Sadly, "pika" being picked up when it's part of a username (that's part of the content somehow) is still to be expected. Given that many of the content is free-form, we can't really distinguish between useful information & irrelevant stuff in there, so it'll continue to be found.
The patches in this ticket were mostly about normalizing the scores for input, so that - at the very least - we are better able to tune how much specific fields contribute to the score: really long search terms with multiple words had a tendency to rack up massive scores, but statements could never do that (in which case text matches would always overpower statement matches, even if the text is sometimes barely relevant)

Just checked and the code is in place and doing what it's supposed to do!
But it's only a part of improving the results - next part is figuring out how relevant each field is, and tweaking how much it contributes to the score.

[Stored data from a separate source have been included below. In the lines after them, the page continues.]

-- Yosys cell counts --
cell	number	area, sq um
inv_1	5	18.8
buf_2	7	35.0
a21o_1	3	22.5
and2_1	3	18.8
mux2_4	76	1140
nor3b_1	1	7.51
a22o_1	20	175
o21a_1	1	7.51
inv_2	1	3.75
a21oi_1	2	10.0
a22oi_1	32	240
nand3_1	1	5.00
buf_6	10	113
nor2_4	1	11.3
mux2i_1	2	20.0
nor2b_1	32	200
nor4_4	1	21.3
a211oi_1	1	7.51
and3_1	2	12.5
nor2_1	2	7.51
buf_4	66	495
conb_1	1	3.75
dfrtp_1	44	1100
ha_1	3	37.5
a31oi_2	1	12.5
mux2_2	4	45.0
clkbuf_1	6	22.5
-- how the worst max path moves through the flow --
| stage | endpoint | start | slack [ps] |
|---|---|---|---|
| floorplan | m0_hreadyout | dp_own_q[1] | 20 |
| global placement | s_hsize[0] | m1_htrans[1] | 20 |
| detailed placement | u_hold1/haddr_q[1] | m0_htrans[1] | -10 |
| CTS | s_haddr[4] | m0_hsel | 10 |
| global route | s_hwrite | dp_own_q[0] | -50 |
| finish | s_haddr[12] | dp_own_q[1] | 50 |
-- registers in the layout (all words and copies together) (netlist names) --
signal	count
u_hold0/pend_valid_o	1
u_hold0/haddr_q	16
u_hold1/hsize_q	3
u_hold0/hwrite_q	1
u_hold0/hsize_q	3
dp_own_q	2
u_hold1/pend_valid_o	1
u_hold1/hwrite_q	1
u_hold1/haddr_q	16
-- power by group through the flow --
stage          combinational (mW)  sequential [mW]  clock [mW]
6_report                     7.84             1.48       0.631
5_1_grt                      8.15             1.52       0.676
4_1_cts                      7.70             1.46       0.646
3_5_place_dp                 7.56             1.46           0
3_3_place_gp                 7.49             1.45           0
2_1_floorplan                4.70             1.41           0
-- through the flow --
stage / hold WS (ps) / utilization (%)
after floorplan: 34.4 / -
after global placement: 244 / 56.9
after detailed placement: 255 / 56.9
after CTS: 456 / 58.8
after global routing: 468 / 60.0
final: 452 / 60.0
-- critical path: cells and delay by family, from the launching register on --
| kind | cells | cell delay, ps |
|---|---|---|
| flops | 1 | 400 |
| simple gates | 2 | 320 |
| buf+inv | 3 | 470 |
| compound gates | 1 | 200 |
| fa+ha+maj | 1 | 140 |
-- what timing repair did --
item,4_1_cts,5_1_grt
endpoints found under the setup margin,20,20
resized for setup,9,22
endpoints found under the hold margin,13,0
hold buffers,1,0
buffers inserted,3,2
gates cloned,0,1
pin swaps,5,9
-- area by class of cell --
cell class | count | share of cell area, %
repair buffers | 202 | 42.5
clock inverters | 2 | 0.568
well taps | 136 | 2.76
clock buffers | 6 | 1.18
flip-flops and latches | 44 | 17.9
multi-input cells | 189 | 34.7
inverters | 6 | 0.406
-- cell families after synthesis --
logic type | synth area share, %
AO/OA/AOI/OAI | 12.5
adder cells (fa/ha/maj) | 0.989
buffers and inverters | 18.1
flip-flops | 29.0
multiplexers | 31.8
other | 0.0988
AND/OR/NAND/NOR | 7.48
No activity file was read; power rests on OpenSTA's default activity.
--- config.mk ---
export PLATFORM = sky130hd
export DESIGN_NAME = led_matrix_scan_driver
export DESIGN_NICKNAME = d
export VERILOG_FILES = /design/src/rtl/led_matrix_scan_driver.sv
export SDC_FILE = /design/constraint.sdc
export NUM_CORES = 1
export LEC_CHECK = 0
export BUFFER_PORTS_ARGS = -buffer_cell sky130_fd_sc_hd__buf_2
export CAP_MARGIN = 20
export CORE_MARGIN = 5
export CORE_UTILIZATION = 55
export DETAILED_ROUTE_END_ITERATION = 10
export PLACE_DENSITY = 0.72
export SLEW_MARGIN = 40
export SYNTH_ARGS = -nofsm -noshare
export SYNTH_HDL_FRONTEND = slang
export SYNTH_SLANG_ARGS = --single-unit
export TNS_END_PERCENT = 50
--- constraint.sdc ---
create_clock -name clk -period 2.9 [get_ports clk]
set_input_delay 0.58 -clock clk [delete_from_list [all_inputs] [get_ports clk]]
set_output_delay 0.58 -clock clk [all_outputs]
set_load 0.01 [all_outputs]
===== src/rtl/demod_frame_ctrl.sv =====
// 4-FSK demodulator sequencer: symbol strobe, sync hunt, length read and
// payload byte packing onto a valid/ready byte interface.
module demod_frame_ctrl #(
  parameter int          SYM_PERIOD = 128,
  parameter int          SAMPLE_DLY = 2,
  parameter logic [7:0]  SYNC_WORD  = 8'hD3
) (
  input  logic       clk,
  input  logic       reset,
  input  logic       en,
  input  logic [1:0] sym_in,
  output logic       sym_strobe,
  output logic [7:0] byte_data,
  output logic       byte_valid,
  input  logic       byte_ready,
  output logic       frame_start,
  output logic       frame_done,
  output logic       ovf_err,
  output logic [1:0] state
);

  // state | IDLE: disabled, HUNT: sync search, LEN: length byte, PAYLOAD: byte packing/drain
  typedef enum logic [1:0] {IDLE = 2'd0, HUNT = 2'd1, LEN = 2'd2, PAYLOAD = 2'd3} state_t;

  localparam int CW = ($clog2(SYM_PERIOD) > 8) ? $clog2(SYM_PERIOD) : 8;

  logic [CW-1:0]         cnt;
  logic [SAMPLE_DLY-1:0] dly, dly_nxt;
  logic                  tick;

  state_t     cur_state, nxt_state;
  logic [7:0] shreg, shreg_nxt, len, len_nxt, byte_cnt, byte_cnt_nxt;
  logic [7:0] byte_data_nxt, shifted;
  logic [1:0] sym_cnt, sym_cnt_nxt;
  logic       byte_valid_nxt, frame_start_nxt, frame_done_nxt, ovf_err_nxt;
  logic       accepted;

  assign sym_strobe = en && (cnt == CW'(SYM_PERIOD - 1));
  assign tick       = dly[SAMPLE_DLY-1];
  assign state      = cur_state;
  assign shifted    = {shreg[5:0], sym_in};
  assign accepted   = byte_valid && byte_ready;

  always_comb begin
    dly_nxt    = dly << 1;
    dly_nxt[0] = sym_strobe;
  end

  always_ff @(posedge clk) begin
    if (reset || !en) begin
      cnt <= '0;
      dly <= '0;
    end else begin
      cnt <= sym_strobe ? '0 : cnt + CW'(1);
      dly <= dly_nxt;
    end
  end

  always_ff @(posedge clk) begin
    if (reset) begin
      cur_state   <= IDLE;
      shreg       <= '0;
      len         <= '0;
      byte_cnt    <= '0;
      sym_cnt     <= '0;
      byte_data   <= '0;
      byte_valid  <= 1'b0;
      frame_start <= 1'b0;
      frame_done  <= 1'b0;
      ovf_err     <= 1'b0;
    end else begin
      cur_state   <= nxt_state;
      shreg       <= shreg_nxt;
      len         <= len_nxt;
      byte_cnt    <= byte_cnt_nxt;
      sym_cnt     <= sym_cnt_nxt;
      byte_data   <= byte_data_nxt;
      byte_valid  <= byte_valid_nxt;
      frame_start <= frame_start_nxt;
      frame_done  <= frame_done_nxt;
      ovf_err     <= ovf_err_nxt;
    end
  end

  always_comb begin
    nxt_state       = cur_state;
    shreg_nxt       = shreg;
    len_nxt         = len;
    byte_cnt_nxt    = byte_cnt;
    sym_cnt_nxt     = sym_cnt;
    byte_data_nxt   = byte_data;
    byte_valid_nxt  = accepted ? 1'b0 : byte_valid;
    frame_start_nxt = 1'b0;
    frame_done_nxt  = 1'b0;
    ovf_err_nxt     = 1'b0;

    if (!en) begin
      nxt_state      = IDLE;
      shreg_nxt      = '0;
      len_nxt        = '0;
      byte_cnt_nxt   = '0;
      sym_cnt_nxt    = '0;
      byte_valid_nxt = 1'b0;
    end else begin
      case (cur_state)
        IDLE: nxt_state = HUNT;
        HUNT: begin
          if (tick) begin
            shreg_nxt = shifted;
            if (shifted == SYNC_WORD) begin
              frame_start_nxt = 1'b1;
              shreg_nxt       = '0;
              sym_cnt_nxt     = '0;
              nxt_state       = LEN;
            end
          end
        end
        LEN: begin
          if (tick) begin
            shreg_nxt   = shifted;
            sym_cnt_nxt = sym_cnt + 2'd1;
            if (sym_cnt == 2'd3) begin
              shreg_nxt = '0;
              if (shifted == 8'd0) begin
                nxt_state = HUNT;
              end else begin
                len_nxt      = shifted;
                byte_cnt_nxt = '0;
                nxt_state    = PAYLOAD;
              end
            end
          end
        end
        PAYLOAD: begin
          if (byte_cnt == len) begin
            // all bytes packed; only the last handshake remains
            if (accepted) begin
              frame_done_nxt = 1'b1;
              byte_cnt_nxt   = '0;
              nxt_state      = HUNT;
            end
          end else if (tick) begin
            shreg_nxt   = shifted;
            sym_cnt_nxt = sym_cnt + 2'd1;
            if (sym_cnt == 2'd3) begin
              shreg_nxt = '0;
              if (!byte_valid || accepted) begin
                byte_data_nxt  = shifted;
                byte_valid_nxt = 1'b1;
                byte_cnt_nxt   = byte_cnt + 8'd1;
              end else begin
                ovf_err_nxt    = 1'b1;
                byte_valid_nxt = 1'b0;
                byte_cnt_nxt   = '0;
                nxt_state      = HUNT;
              end
            end
          end
        end
        default: nxt_state = IDLE;
      endcase
    end
  end

endmodule
==> config.mk <==
export PLATFORM = sky130hd
export DESIGN_NAME = commutation_ctrl
export DESIGN_NICKNAME = d
export VERILOG_FILES = /design/src/rtl/comm_pkg.sv /design/src/rtl/dwell_timer.sv /design/src/rtl/commutation_ctrl.sv
export SDC_FILE = /design/constraint.sdc
export NUM_CORES = 1
export LEC_CHECK = 0
export BUFFER_PORTS_ARGS = -buffer_cell sky130_fd_sc_hd__buf_2
export CAP_MARGIN = 30
export CELL_PAD_IN_SITES_DETAIL_PLACEMENT = 0
export CELL_PAD_IN_SITES_GLOBAL_PLACEMENT = 2
export CORE_ASPECT_RATIO = 0.9
export CORE_MARGIN = 2
export CORE_UTILIZATION = 34
export DETAILED_ROUTE_END_ITERATION = 10
export HOLD_SLACK_MARGIN = 0.08
export PLACE_DENSITY_LB_ADDON = 0.05
export SETUP_SLACK_MARGIN = 0.4
export SYNTH_ARGS = -nofsm -noshare
export SYNTH_HDL_FRONTEND = slang
export SYNTH_HIERARCHICAL = 1
export SYNTH_SLANG_ARGS = --single-unit
==> constraint.sdc <==
create_clock -name clk -period 2.2 [get_ports clk]
set_input_delay 0.44 -clock clk [delete_from_list [all_inputs] [get_ports clk]]
set_output_delay 0.44 -clock clk [all_outputs]
set_load 0.005 [all_outputs]
==> src/rtl/comm_pkg.sv <==
// comm_pkg
// Shared definitions for the four-step commutation controller of one
// matrix-converter output leg: the controller state encoding, the default
// dwell time of each intermediate commutation step, and the width helper for
// the dwell counter.
// Ports: none (package).
package comm_pkg;

    // Controller states. ST_OFF2 names the closing action of a turn-off
    // (remaining gate released, leg back in IDLE); that action is taken on the
    // same edge that ends OFF1, so the register never rests in ST_OFF2.
    typedef enum logic [2:0] {
        ST_IDLE  = 3'd0,
        ST_ON    = 3'd1,
        ST_STEP1 = 3'd2,
        ST_STEP2 = 3'd3,
        ST_STEP3 = 3'd4,
        ST_OFF1  = 3'd5,
        ST_OFF2  = 3'd6,
        ST_FAULT = 3'd7
    } comm_state_e;

    // Default number of clock cycles each intermediate step is held.
    localparam int DWELL_CYC_DEFAULT = 4;

    // Counter width able to hold the value dwell_cyc.
    function automatic int dwell_cnt_w(input int dwell_cyc);
        return $clog2(dwell_cyc + 1);
    endfunction

endpackage

==> src/rtl/dwell_timer.sv <==
// dwell_timer
// Down-counter that times one intermediate commutation step.
// Ports:
//   clk      - clock, rising edge
//   rst      - asynchronous active-low reset, clears the count
//   load_i   - (re)start a dwell of DWELL_CYC cycles on this edge
//   expire_o - high during the last cycle of the dwell; the owner acts on
//              the edge that ends that cycle
module dwell_timer
    import comm_pkg::*;
#(
    parameter int  DWELL_CYC = DWELL_CYC_DEFAULT,
    localparam int CNT_W     = dwell_cnt_w(DWELL_CYC)
) (
    input  logic clk,
    input  logic rst,
    input  logic load_i,
    output logic expire_o
);

    localparam logic [CNT_W-1:0] LOAD_VAL = CNT_W'(DWELL_CYC);
    localparam logic [CNT_W-1:0] ONE      = CNT_W'(1);

    logic [CNT_W-1:0] cnt_q;
    logic [CNT_W-1:0] cnt_d;

    // Loading DWELL_CYC and expiring at 1 gives exactly DWELL_CYC cycles
    // between the loading edge and the edge that ends the step.
    always_comb begin
        cnt_d = cnt_q;
        if (load_i) begin
            cnt_d = LOAD_VAL;
        end else if (cnt_q != '0) begin
            cnt_d = cnt_q - ONE;
        end
    end

    always_ff @(posedge clk or negedge rst) begin
        if (!rst) begin
            cnt_q <= '0;
        end else begin
            cnt_q <= cnt_d;
        end
    end

    assign expire_o = (cnt_q == ONE);

endmodule

==> src/rtl/commutation_ctrl.sv <==
// commutation_ctrl
// Four-step current-sign-based commutation controller for one output leg of a
// matrix converter. Each input phase has a bidirectional switch made of a
// positive-conducting device (gate_p) and a negative-conducting device
// (gate_n). Source changes are performed so the leg is never open-circuited
// for the load current and never short-circuits two input phases.
// Ports:
//   clk       - clock, rising edge
//   rst       - asynchronous active-low reset
//   req_valid - a source-change request is present
//   req_sel   - target phase 0..N_PHASES-1, N_PHASES = leg off, above = invalid
//   cur_sign  - load current sign (1 = positive), sampled on acceptance
//   req_ready - high in IDLE or ON; requests are accepted only then
//   gate_p    - registered positive-device gates, one per phase
//   gate_n    - registered negative-device gates, one per phase
//   done      - one-cycle pulse when a request completes
//   fault     - an invalid request was accepted; all gates held off
//   fault_clr - leaves the fault state (ignored elsewhere)
module commutation_ctrl
    import comm_pkg::*;
#(
    parameter int  N_PHASES  = 3,
    parameter int  DWELL_CYC = DWELL_CYC_DEFAULT,
    localparam int SEL_W     = $clog2(N_PHASES + 1)
) (
    input  logic                clk,
    input  logic                rst,
    input  logic                req_valid,
    input  logic [SEL_W-1:0]    req_sel,
    input  logic                cur_sign,
    output logic                req_ready,
    output logic [N_PHASES-1:0] gate_p,
    output logic [N_PHASES-1:0] gate_n,
    output logic                done,
    output logic                fault,
    input  logic                fault_clr
);

    comm_state_e         state_q;
    logic [N_PHASES-1:0] gate_p_q;
    logic [N_PHASES-1:0] gate_n_q;
    logic                done_q;
    logic                fault_q;
    logic [SEL_W-1:0]    j_q;       // phase currently supplying the leg
    logic [SEL_W-1:0]    k_q;       // target phase of the running sequence
    logic                s_q;       // current sign latched at acceptance

    logic [N_PHASES-1:0] j_mask;
    logic [N_PHASES-1:0] k_mask;
    logic [N_PHASES-1:0] sel_mask;

    logic accept;
    logic sel_bad;
    logic sel_off;
    logic sel_same;
    logic timer_load;
    logic timer_expire;

    // One-hot masks of the current source, the latched target and the
    // incoming request.
    for (genvar gi = 0; gi < N_PHASES; gi++) begin : g_mask
        assign j_mask[gi]   = (j_q == SEL_W'(gi));
        assign k_mask[gi]   = (k_q == SEL_W'(gi));
        assign sel_mask[gi] = (req_sel == SEL_W'(gi));
    end

    assign req_ready = (state_q == ST_IDLE) || (state_q == ST_ON);
    assign accept    = req_valid && req_ready;

    // Compared as int so the test stays meaningful when N_PHASES+1 is a
    // power of two and no invalid code exists.
    assign sel_bad   = int'(req_sel) > N_PHASES;
    assign sel_off   = int'(req_sel) == N_PHASES;
    assign sel_same  = (state_q == ST_ON) && (req_sel == j_q);

    // The timer is started on entry to STEP1 / OFF1 and restarted on each
    // step-to-step transition; the final action of a sequence needs no dwell.
    assign timer_load = (accept && (state_q == ST_ON) && !sel_bad && !sel_same)
                     || (timer_expire && ((state_q == ST_STEP1) || (state_q == ST_STEP2)));

    dwell_timer #(
        .DWELL_CYC (DWELL_CYC)
    ) u_dwell_timer (
        .clk      (clk),
        .rst      (rst),
        .load_i   (timer_load),
        .expire_o (timer_expire)
    );

    // In the sequences below "conducting" means the device of the latched
    // sign (gate_p for s=1, gate_n for s=0) and "idle" the other device.
    always_ff @(posedge clk or negedge rst) begin
        if (!rst) begin
            state_q  <= ST_IDLE;
            gate_p_q <= '0;
            gate_n_q <= '0;
            done_q   <= 1'b0;
            fault_q  <= 1'b0;
            j_q      <= '0;
            k_q      <= '0;
            s_q      <= 1'b0;
        end else begin
            done_q <= 1'b0;
            case (state_q)
                ST_IDLE: begin
                    if (accept) begin
                        if (sel_bad) begin
                            state_q  <= ST_FAULT;
                            gate_p_q <= '0;
                            gate_n_q <= '0;
                            fault_q  <= 1'b1;
                        end else if (sel_off) begin
                            done_q <= 1'b1;
                        end else begin
                            // No source to hand over from: close both devices.
                            gate_p_q <= sel_mask;
                            gate_n_q <= sel_mask;
                            j_q      <= req_sel;
                            done_q   <= 1'b1;
                            state_q  <= ST_ON;
                        end
                    end
                end

                ST_ON: begin
                    if (accept) begin
                        if (sel_bad) begin
                            state_q  <= ST_FAULT;
                            gate_p_q <= '0;
                            gate_n_q <= '0;
                            fault_q  <= 1'b1;
                        end else if (sel_same) begin
                            done_q <= 1'b1;
                        end else begin
                            k_q <= req_sel;
                            s_q <= cur_sign;
                            // Commutation and turn-off both start by opening
                            // the idle device of the present source; the sign
                            // is taken straight from the input on this edge.
                            if (cur_sign) begin
                                gate_n_q <= gate_n_q & ~j_mask;
                            end else begin
                                gate_p_q <= gate_p_q & ~j_mask;
                            end
                            state_q <= sel_off ? ST_OFF1 : ST_STEP1;
                        end
                    end
                end

                ST_STEP1: begin
                    if (timer_expire) begin
                        // Close the conducting device of the target.
                        if (s_q) begin
                            gate_p_q <= gate_p_q | k_mask;
                        end else begin
                            gate_n_q <= gate_n_q | k_mask;
                        end
                        state_q <= ST_STEP2;
                    end
                end

                ST_STEP2: begin
                    if (timer_expire) begin
                        // Open the conducting device of the old source.
                        if (s_q) begin
                            gate_p_q <= gate_p_q & ~j_mask;
                        end else begin
                            gate_n_q <= gate_n_q & ~j_mask;
                        end
                        state_q <= ST_STEP3;
                    end
                end

                ST_STEP3: begin
                    if (timer_expire) begin
                        // Close the idle device of the target: fully on.
                        if (s_q) begin
                            gate_n_q <= gate_n_q | k_mask;
                        end else begin
                            gate_p_q <= gate_p_q | k_mask;
                        end
                        j_q     <= k_q;
                        done_q  <= 1'b1;
                        state_q <= ST_ON;
                    end
                end

                ST_OFF1: begin
                    if (timer_expire) begin
                        // Only the conducting device of j is still closed.
                        gate_p_q <= '0;
                        gate_n_q <= '0;
                        done_q   <= 1'b1;
                        state_q  <= ST_IDLE;
                    end
                end

                ST_FAULT: begin
                    if (fault_clr) begin
                        fault_q <= 1'b0;
                        state_q <= ST_IDLE;
                    end
                end

                default: begin
                    // ST_OFF2 is never held; recover to a safe, open leg.
                    gate_p_q <= '0;
                    gate_n_q <= '0;
                    state_q  <= ST_IDLE;
                end
            endcase
        end
    end

    assign gate_p = gate_p_q;
    assign gate_n = gate_n_q;
    assign done   = done_q;
    assign fault  = fault_q;

endmodule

As for that last question - sadly, we don't know any quick way to test how much things are improving. It's hard because:

  • we (humans) evaluate the image, but the search engine can only evaluate the metadata, and a good image might not have good metadata or vice versa (which makes it hard to build a good set of "this image is objectively better than that image", when the data available might not be)
  • it's easy for specific examples to be skewed because of very specific reasons, and improving the situation for 1 term can end up making things worse for another

Checking specific searches is very useful to spot "mistakes", but not so much for evaluating overall slight increases of search relevance - for that we need a lot of data.
So yeah, sadly, I don't have any ideas/advice here...

Change 647008 had a related patch set uploaded (by Matthias Mullie; owner: Matthias Mullie):
[mediawiki/extensions/WikibaseMediaInfo@master] Fix normalization factor

https://gerrit.wikimedia.org/r/647008

Change 647008 merged by jenkins-bot:
[mediawiki/extensions/WikibaseMediaInfo@master] Fix normalization factor

https://gerrit.wikimedia.org/r/647008